EXERCISE PROMPT:
Report back each line of the records that contains the string "layer".

INPUT RECORDS:
******
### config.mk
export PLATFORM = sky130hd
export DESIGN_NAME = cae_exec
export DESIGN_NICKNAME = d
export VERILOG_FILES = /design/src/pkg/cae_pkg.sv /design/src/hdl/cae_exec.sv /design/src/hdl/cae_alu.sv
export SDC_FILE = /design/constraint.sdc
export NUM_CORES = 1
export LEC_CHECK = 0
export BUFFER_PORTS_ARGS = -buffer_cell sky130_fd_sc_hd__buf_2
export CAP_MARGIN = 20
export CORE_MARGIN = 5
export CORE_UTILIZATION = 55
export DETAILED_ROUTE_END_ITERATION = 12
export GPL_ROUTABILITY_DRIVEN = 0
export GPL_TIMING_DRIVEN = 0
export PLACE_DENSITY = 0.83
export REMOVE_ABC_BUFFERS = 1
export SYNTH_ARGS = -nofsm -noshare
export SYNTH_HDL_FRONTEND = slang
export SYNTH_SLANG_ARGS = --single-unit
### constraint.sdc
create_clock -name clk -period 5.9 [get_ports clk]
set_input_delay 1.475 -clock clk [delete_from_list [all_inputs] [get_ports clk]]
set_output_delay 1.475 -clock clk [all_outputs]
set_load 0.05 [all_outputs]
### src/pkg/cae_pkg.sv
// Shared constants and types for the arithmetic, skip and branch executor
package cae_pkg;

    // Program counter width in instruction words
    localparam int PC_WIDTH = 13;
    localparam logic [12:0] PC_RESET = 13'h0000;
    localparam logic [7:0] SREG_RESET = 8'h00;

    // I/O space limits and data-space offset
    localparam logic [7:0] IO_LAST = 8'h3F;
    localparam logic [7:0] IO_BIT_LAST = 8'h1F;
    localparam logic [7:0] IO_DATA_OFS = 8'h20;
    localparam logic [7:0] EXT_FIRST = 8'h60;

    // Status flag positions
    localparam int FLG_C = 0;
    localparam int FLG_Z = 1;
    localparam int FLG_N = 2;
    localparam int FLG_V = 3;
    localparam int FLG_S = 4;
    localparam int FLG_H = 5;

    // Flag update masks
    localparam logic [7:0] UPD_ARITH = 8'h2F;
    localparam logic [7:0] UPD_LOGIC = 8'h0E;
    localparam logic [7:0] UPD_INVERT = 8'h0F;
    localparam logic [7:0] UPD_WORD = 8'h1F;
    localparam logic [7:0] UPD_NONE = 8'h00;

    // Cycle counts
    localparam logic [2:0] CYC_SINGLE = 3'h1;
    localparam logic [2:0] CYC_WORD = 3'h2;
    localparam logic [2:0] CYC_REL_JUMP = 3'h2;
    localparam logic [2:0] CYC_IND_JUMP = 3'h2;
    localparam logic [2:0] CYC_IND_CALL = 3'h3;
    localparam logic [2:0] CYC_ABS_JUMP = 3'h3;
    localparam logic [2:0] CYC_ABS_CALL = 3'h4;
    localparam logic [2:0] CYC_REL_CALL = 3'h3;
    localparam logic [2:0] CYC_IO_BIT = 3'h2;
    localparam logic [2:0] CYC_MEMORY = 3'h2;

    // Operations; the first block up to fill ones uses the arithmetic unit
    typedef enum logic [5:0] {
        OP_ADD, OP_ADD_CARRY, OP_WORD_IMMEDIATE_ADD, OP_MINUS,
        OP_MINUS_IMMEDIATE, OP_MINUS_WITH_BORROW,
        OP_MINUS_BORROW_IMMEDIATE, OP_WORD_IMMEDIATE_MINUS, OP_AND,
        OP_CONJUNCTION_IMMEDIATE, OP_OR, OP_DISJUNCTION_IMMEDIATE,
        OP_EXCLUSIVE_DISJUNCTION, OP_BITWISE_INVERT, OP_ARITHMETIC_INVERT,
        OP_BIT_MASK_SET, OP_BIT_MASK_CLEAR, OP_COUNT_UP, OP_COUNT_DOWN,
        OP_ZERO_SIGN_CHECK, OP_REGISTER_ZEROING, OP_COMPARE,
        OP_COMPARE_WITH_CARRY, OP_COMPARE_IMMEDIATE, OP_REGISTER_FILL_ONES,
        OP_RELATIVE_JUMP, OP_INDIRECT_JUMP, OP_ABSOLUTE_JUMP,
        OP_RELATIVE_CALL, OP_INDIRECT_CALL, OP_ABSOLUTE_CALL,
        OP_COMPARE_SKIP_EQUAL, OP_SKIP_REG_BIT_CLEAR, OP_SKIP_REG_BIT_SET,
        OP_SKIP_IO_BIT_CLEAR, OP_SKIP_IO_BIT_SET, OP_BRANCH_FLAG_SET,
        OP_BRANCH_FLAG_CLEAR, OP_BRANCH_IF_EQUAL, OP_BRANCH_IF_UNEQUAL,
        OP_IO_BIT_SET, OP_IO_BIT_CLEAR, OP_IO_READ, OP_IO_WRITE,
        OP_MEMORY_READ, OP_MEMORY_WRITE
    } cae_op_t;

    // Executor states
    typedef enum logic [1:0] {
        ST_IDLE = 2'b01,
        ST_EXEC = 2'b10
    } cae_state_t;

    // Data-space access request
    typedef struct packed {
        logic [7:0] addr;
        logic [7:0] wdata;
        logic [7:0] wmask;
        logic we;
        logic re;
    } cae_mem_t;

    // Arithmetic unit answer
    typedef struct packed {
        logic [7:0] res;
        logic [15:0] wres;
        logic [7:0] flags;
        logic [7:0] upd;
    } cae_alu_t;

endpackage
******
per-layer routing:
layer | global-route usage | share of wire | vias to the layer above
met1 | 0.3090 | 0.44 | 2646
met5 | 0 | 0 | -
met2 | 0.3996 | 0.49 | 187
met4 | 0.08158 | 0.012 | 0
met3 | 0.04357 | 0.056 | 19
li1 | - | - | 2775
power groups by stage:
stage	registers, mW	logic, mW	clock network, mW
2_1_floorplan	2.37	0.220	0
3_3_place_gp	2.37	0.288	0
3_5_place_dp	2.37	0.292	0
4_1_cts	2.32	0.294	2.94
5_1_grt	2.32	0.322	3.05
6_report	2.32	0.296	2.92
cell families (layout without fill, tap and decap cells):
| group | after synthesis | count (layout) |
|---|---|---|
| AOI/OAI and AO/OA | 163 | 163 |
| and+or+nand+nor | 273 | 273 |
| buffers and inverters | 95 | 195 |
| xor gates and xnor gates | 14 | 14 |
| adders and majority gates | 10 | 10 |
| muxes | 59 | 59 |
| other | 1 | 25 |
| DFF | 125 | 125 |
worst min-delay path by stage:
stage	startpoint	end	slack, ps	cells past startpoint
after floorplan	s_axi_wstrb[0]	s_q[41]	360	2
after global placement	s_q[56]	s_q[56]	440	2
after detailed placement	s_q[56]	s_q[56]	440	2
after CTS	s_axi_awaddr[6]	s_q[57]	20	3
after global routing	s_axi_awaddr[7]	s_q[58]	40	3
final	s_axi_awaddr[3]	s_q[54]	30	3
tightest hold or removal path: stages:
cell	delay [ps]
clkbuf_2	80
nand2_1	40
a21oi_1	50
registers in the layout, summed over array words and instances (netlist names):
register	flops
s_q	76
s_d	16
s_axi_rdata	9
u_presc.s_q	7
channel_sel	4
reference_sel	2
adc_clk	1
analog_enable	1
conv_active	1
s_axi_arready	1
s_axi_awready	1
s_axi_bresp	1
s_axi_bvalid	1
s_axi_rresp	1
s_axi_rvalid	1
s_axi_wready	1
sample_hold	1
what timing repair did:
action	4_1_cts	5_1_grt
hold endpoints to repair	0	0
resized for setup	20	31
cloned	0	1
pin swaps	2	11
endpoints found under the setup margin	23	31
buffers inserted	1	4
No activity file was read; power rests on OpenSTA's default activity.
******
ANSWER AREA:
per-layer routing:
layer | global-route usage | share of wire | vias to the layer above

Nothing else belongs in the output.